Stored dataset items

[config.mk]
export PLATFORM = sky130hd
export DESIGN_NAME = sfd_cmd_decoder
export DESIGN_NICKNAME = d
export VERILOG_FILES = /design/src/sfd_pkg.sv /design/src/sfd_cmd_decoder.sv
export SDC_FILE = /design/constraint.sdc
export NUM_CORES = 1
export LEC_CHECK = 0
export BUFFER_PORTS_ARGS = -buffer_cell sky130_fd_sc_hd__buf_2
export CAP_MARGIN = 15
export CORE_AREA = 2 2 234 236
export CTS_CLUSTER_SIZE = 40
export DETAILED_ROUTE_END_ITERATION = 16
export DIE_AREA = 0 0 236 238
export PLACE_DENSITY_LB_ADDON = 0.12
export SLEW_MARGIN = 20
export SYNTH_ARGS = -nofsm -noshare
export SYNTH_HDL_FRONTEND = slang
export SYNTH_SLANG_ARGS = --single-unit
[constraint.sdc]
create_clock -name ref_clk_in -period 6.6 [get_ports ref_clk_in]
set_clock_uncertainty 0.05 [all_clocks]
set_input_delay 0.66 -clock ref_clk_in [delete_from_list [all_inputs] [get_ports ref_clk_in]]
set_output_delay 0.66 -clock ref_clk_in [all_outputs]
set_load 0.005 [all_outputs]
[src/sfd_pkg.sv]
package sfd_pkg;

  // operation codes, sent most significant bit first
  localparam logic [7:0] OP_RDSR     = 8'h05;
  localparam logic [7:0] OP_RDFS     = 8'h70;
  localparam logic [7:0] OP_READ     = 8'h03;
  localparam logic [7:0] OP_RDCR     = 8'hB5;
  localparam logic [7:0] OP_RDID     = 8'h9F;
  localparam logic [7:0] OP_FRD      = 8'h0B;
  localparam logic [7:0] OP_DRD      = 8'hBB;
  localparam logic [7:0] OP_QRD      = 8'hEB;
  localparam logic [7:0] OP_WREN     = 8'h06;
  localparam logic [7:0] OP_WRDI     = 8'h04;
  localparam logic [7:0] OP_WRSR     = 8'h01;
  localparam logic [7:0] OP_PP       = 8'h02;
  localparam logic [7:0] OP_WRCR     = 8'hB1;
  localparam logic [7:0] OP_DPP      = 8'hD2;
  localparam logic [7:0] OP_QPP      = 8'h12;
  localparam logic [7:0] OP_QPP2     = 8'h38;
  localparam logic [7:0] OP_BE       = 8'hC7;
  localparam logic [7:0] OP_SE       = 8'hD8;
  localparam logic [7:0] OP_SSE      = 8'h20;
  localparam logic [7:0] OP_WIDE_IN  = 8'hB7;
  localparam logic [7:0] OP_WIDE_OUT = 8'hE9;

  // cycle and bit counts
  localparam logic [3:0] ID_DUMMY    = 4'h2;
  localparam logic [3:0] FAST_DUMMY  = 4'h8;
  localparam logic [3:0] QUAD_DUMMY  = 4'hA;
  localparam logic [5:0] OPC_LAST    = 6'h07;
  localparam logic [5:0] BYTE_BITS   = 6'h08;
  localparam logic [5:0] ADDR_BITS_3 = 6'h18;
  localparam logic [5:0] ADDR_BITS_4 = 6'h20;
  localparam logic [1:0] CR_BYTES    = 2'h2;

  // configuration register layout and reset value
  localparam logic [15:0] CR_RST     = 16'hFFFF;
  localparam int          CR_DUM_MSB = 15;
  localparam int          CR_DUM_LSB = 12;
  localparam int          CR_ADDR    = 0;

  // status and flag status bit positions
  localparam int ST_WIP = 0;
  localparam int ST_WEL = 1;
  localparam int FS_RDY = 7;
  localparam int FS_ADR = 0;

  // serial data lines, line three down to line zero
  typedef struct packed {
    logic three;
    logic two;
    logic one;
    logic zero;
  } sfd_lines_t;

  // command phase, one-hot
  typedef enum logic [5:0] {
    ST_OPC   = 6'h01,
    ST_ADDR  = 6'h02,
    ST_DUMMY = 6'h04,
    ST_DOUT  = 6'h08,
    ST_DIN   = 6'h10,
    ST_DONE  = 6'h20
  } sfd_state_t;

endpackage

--

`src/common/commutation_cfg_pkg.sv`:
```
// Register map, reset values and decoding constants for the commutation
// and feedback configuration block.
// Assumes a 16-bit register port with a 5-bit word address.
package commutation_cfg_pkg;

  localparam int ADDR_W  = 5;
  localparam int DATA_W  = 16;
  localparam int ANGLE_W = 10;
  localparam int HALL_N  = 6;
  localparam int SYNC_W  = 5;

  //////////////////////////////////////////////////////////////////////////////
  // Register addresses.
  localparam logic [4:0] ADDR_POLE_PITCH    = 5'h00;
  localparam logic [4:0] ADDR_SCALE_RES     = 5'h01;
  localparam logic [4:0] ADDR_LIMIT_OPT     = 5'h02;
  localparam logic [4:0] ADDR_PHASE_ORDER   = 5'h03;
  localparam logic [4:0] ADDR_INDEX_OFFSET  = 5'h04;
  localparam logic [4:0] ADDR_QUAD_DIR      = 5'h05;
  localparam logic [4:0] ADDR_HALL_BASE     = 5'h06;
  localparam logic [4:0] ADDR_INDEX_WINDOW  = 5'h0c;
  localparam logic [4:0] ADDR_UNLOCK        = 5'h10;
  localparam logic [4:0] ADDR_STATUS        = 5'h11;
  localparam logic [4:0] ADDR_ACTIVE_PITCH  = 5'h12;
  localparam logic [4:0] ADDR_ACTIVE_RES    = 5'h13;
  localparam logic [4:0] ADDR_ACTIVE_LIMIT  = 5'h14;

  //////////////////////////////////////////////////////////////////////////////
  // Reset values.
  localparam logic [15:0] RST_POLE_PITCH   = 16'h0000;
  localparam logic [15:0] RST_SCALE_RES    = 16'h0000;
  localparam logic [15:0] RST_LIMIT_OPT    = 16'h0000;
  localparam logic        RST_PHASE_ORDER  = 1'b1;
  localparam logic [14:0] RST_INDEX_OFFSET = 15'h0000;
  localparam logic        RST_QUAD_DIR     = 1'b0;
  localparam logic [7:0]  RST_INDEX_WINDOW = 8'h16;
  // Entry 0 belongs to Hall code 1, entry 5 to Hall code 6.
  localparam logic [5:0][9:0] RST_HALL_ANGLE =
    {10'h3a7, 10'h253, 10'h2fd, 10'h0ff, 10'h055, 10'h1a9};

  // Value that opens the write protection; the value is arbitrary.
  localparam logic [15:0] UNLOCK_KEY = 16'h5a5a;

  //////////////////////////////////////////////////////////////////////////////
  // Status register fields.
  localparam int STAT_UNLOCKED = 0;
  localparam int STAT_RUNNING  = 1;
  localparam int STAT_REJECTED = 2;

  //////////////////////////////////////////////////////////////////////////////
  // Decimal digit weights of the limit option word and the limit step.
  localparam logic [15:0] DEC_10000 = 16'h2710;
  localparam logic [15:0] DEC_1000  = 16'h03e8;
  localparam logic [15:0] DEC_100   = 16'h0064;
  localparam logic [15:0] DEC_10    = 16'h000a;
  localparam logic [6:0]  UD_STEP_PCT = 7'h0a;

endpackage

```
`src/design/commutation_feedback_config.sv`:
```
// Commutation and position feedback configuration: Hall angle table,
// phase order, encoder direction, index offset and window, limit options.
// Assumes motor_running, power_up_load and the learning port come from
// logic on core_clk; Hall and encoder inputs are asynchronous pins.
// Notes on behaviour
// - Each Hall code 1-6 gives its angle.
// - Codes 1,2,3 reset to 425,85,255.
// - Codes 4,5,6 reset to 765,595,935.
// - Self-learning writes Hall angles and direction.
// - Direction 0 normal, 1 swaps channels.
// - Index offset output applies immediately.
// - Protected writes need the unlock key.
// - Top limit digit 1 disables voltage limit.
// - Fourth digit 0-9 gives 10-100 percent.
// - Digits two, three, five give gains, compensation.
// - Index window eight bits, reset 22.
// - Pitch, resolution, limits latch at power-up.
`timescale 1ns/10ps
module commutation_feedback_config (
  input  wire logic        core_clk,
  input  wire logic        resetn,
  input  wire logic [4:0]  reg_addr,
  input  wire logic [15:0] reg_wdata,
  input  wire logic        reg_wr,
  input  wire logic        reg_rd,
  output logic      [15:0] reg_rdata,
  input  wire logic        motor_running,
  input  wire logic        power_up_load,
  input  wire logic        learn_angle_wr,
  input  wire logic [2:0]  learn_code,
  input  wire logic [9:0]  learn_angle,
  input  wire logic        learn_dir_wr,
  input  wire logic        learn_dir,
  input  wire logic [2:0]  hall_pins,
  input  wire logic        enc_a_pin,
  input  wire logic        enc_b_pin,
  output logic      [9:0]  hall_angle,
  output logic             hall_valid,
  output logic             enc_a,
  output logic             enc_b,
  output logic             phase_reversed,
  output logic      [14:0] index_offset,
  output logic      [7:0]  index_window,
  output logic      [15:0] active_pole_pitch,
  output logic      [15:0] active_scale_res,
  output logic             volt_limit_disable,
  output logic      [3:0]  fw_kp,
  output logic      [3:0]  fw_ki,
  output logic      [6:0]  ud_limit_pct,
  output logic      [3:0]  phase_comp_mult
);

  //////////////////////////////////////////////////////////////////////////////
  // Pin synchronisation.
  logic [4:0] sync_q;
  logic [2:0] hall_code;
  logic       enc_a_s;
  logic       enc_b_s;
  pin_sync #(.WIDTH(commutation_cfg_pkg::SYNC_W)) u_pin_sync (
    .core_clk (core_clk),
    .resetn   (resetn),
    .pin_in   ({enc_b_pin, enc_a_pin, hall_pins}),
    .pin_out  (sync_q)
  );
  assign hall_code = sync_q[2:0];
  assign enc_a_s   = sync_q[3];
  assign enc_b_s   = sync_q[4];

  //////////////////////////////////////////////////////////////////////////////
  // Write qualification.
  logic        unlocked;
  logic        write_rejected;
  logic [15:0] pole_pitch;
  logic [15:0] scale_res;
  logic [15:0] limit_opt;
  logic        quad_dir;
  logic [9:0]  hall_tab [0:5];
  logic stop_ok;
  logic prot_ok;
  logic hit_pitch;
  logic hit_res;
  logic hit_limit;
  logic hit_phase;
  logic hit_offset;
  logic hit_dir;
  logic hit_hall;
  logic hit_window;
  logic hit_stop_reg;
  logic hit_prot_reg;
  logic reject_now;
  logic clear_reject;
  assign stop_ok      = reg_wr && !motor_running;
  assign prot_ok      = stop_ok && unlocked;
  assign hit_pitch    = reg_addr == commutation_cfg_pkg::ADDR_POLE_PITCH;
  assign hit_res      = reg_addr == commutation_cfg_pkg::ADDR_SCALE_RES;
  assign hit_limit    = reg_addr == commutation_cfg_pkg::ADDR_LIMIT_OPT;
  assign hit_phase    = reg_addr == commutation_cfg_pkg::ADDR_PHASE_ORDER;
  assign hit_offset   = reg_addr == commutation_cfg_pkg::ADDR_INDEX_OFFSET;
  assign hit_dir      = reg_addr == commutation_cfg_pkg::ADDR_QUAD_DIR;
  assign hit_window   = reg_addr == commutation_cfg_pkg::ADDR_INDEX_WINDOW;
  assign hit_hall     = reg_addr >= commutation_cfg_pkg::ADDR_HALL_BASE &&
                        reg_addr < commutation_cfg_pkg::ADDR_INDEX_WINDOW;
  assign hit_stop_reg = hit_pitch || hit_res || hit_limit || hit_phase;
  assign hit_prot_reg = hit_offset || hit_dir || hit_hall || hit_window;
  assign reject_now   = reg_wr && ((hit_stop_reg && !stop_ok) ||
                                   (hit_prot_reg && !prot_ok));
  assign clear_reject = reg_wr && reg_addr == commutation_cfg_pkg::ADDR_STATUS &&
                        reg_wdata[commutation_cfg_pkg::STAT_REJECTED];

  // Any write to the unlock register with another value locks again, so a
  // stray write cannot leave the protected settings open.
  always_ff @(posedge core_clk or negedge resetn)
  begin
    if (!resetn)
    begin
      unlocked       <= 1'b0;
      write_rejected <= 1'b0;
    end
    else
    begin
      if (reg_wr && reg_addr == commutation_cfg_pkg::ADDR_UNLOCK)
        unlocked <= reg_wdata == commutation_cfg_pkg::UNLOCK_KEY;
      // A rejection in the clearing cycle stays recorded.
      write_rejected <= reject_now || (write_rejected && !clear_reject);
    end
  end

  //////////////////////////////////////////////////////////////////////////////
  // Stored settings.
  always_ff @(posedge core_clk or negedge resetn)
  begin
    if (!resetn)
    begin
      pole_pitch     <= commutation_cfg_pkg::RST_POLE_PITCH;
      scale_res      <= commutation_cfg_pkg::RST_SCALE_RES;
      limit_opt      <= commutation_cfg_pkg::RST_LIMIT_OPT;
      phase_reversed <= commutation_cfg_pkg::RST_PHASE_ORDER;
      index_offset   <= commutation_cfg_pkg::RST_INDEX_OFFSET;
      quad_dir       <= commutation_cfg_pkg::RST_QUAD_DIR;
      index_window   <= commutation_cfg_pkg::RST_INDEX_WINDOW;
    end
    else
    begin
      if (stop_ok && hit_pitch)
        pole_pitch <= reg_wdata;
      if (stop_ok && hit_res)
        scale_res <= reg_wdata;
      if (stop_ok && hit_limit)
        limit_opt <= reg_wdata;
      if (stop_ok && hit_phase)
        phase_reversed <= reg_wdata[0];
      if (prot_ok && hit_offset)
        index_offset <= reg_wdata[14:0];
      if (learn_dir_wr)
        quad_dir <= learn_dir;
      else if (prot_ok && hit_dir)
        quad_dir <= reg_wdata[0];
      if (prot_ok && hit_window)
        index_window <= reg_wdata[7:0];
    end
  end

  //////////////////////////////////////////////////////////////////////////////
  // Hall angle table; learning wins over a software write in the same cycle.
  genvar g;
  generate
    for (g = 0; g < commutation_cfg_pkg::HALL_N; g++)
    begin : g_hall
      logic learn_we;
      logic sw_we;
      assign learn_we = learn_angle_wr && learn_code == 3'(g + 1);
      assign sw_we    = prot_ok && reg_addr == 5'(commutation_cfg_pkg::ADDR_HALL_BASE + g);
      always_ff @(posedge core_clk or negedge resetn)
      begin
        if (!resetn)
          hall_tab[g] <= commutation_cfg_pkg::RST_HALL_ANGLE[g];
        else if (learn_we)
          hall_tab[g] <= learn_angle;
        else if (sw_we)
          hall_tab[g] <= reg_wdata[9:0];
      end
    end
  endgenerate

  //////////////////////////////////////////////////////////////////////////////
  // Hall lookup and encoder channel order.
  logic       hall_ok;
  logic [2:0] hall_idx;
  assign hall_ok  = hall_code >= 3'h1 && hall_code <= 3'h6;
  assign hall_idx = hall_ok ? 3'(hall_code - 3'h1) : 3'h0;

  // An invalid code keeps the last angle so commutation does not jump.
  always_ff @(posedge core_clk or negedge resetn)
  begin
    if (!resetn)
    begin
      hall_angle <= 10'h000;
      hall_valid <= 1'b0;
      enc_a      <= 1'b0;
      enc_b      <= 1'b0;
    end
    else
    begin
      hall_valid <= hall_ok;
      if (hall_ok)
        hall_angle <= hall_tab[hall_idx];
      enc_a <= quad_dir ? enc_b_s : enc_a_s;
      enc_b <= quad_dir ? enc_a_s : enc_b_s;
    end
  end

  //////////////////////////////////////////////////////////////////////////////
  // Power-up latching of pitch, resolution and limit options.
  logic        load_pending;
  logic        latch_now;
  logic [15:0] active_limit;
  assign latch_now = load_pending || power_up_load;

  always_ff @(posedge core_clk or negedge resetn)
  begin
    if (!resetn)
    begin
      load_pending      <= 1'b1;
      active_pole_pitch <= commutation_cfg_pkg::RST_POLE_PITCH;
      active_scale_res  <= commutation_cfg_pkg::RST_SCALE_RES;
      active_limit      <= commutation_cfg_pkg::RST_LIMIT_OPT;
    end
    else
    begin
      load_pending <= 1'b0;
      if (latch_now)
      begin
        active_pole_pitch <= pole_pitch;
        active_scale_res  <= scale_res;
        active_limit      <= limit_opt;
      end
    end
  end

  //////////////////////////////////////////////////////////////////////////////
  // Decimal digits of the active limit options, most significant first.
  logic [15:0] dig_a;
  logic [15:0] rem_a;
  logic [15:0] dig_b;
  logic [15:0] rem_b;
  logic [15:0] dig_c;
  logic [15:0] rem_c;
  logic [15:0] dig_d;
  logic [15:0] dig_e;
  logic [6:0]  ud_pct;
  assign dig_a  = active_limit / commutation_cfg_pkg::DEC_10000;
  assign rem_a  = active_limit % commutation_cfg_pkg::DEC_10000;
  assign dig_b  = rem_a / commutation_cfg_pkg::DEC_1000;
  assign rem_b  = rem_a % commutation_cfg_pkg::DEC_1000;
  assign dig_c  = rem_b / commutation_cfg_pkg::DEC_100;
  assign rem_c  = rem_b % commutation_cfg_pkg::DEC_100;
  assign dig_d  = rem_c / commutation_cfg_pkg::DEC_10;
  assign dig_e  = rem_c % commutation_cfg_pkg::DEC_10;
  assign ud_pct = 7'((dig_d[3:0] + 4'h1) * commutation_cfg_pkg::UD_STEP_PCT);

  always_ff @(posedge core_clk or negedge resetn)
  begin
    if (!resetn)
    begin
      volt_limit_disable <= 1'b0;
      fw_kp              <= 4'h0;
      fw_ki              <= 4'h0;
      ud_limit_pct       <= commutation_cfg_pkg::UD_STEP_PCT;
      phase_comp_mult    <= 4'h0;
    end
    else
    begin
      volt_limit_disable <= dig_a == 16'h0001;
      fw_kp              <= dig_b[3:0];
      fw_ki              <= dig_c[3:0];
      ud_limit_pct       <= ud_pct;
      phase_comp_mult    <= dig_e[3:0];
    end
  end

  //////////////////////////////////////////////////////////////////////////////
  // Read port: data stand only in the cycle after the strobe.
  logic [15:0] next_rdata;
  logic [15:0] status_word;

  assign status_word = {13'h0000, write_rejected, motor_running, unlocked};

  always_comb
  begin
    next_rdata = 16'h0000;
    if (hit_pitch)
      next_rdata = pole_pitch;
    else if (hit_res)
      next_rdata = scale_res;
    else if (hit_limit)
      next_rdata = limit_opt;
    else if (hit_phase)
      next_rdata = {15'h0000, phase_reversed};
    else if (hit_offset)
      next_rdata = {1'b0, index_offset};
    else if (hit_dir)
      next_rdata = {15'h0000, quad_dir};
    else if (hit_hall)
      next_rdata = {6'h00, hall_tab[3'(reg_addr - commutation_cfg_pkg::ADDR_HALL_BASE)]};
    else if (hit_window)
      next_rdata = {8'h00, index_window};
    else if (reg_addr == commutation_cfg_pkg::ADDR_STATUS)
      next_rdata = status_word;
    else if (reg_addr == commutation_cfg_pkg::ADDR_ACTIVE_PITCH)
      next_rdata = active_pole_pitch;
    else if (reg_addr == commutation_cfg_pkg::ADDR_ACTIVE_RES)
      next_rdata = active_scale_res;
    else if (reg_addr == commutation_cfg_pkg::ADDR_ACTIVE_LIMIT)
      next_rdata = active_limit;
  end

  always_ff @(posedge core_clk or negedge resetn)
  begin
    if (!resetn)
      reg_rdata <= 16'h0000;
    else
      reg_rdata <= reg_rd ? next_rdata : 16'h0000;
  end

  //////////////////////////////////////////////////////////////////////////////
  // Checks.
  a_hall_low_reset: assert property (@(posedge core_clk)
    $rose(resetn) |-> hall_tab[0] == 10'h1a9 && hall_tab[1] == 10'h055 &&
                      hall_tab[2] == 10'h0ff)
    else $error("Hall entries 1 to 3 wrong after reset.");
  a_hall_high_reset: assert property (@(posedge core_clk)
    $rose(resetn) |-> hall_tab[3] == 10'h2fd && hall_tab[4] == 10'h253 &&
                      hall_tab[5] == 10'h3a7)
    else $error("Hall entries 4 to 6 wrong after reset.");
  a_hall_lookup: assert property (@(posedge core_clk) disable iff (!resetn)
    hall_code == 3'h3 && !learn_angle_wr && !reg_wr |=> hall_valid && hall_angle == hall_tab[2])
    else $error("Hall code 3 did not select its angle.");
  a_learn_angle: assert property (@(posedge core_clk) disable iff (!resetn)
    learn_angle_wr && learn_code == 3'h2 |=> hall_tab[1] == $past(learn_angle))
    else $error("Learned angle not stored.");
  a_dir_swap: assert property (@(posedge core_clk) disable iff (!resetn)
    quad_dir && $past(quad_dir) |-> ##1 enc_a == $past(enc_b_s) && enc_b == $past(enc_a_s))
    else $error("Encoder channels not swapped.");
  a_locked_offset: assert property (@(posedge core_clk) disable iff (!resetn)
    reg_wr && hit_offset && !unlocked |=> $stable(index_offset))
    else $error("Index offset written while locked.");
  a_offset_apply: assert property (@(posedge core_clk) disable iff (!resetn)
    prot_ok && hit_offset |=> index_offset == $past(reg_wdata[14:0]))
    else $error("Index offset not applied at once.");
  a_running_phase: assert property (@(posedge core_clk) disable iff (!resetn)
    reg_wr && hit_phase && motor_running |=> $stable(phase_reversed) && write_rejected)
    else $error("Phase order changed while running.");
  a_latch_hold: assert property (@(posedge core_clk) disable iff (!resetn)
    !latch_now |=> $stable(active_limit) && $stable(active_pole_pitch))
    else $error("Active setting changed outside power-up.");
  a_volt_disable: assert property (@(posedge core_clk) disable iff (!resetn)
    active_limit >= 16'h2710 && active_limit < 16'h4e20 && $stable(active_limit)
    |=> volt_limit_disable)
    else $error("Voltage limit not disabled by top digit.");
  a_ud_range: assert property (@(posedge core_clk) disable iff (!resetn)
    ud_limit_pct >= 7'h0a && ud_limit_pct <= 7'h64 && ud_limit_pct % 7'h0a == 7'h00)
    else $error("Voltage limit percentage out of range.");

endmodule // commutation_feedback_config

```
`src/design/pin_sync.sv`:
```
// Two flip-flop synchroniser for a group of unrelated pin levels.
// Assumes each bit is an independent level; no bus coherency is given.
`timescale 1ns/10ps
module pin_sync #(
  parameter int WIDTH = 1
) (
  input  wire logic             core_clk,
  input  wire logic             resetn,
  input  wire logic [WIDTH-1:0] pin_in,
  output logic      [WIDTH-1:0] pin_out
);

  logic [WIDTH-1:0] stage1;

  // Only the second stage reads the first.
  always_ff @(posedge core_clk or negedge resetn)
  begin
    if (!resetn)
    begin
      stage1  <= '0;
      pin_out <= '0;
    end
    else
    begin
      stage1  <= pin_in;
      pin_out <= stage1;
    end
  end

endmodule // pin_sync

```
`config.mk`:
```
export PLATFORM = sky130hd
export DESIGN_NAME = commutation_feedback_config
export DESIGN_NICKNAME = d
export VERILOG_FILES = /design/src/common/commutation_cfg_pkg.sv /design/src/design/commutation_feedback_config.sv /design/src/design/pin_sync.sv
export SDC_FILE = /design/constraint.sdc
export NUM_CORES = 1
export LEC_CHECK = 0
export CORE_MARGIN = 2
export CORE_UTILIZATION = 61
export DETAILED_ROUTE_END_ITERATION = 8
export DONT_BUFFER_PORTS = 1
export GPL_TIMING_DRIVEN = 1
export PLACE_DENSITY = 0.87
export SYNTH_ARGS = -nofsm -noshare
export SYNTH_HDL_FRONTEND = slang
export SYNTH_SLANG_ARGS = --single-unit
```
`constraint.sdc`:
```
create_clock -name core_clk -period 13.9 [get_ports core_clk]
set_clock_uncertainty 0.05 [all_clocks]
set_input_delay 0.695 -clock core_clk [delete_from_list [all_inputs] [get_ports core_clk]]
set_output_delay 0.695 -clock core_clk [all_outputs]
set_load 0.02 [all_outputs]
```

Your instructions
Considering each line of the records on its own, count those that contain "channels" and give only that number.

Exercise solution
2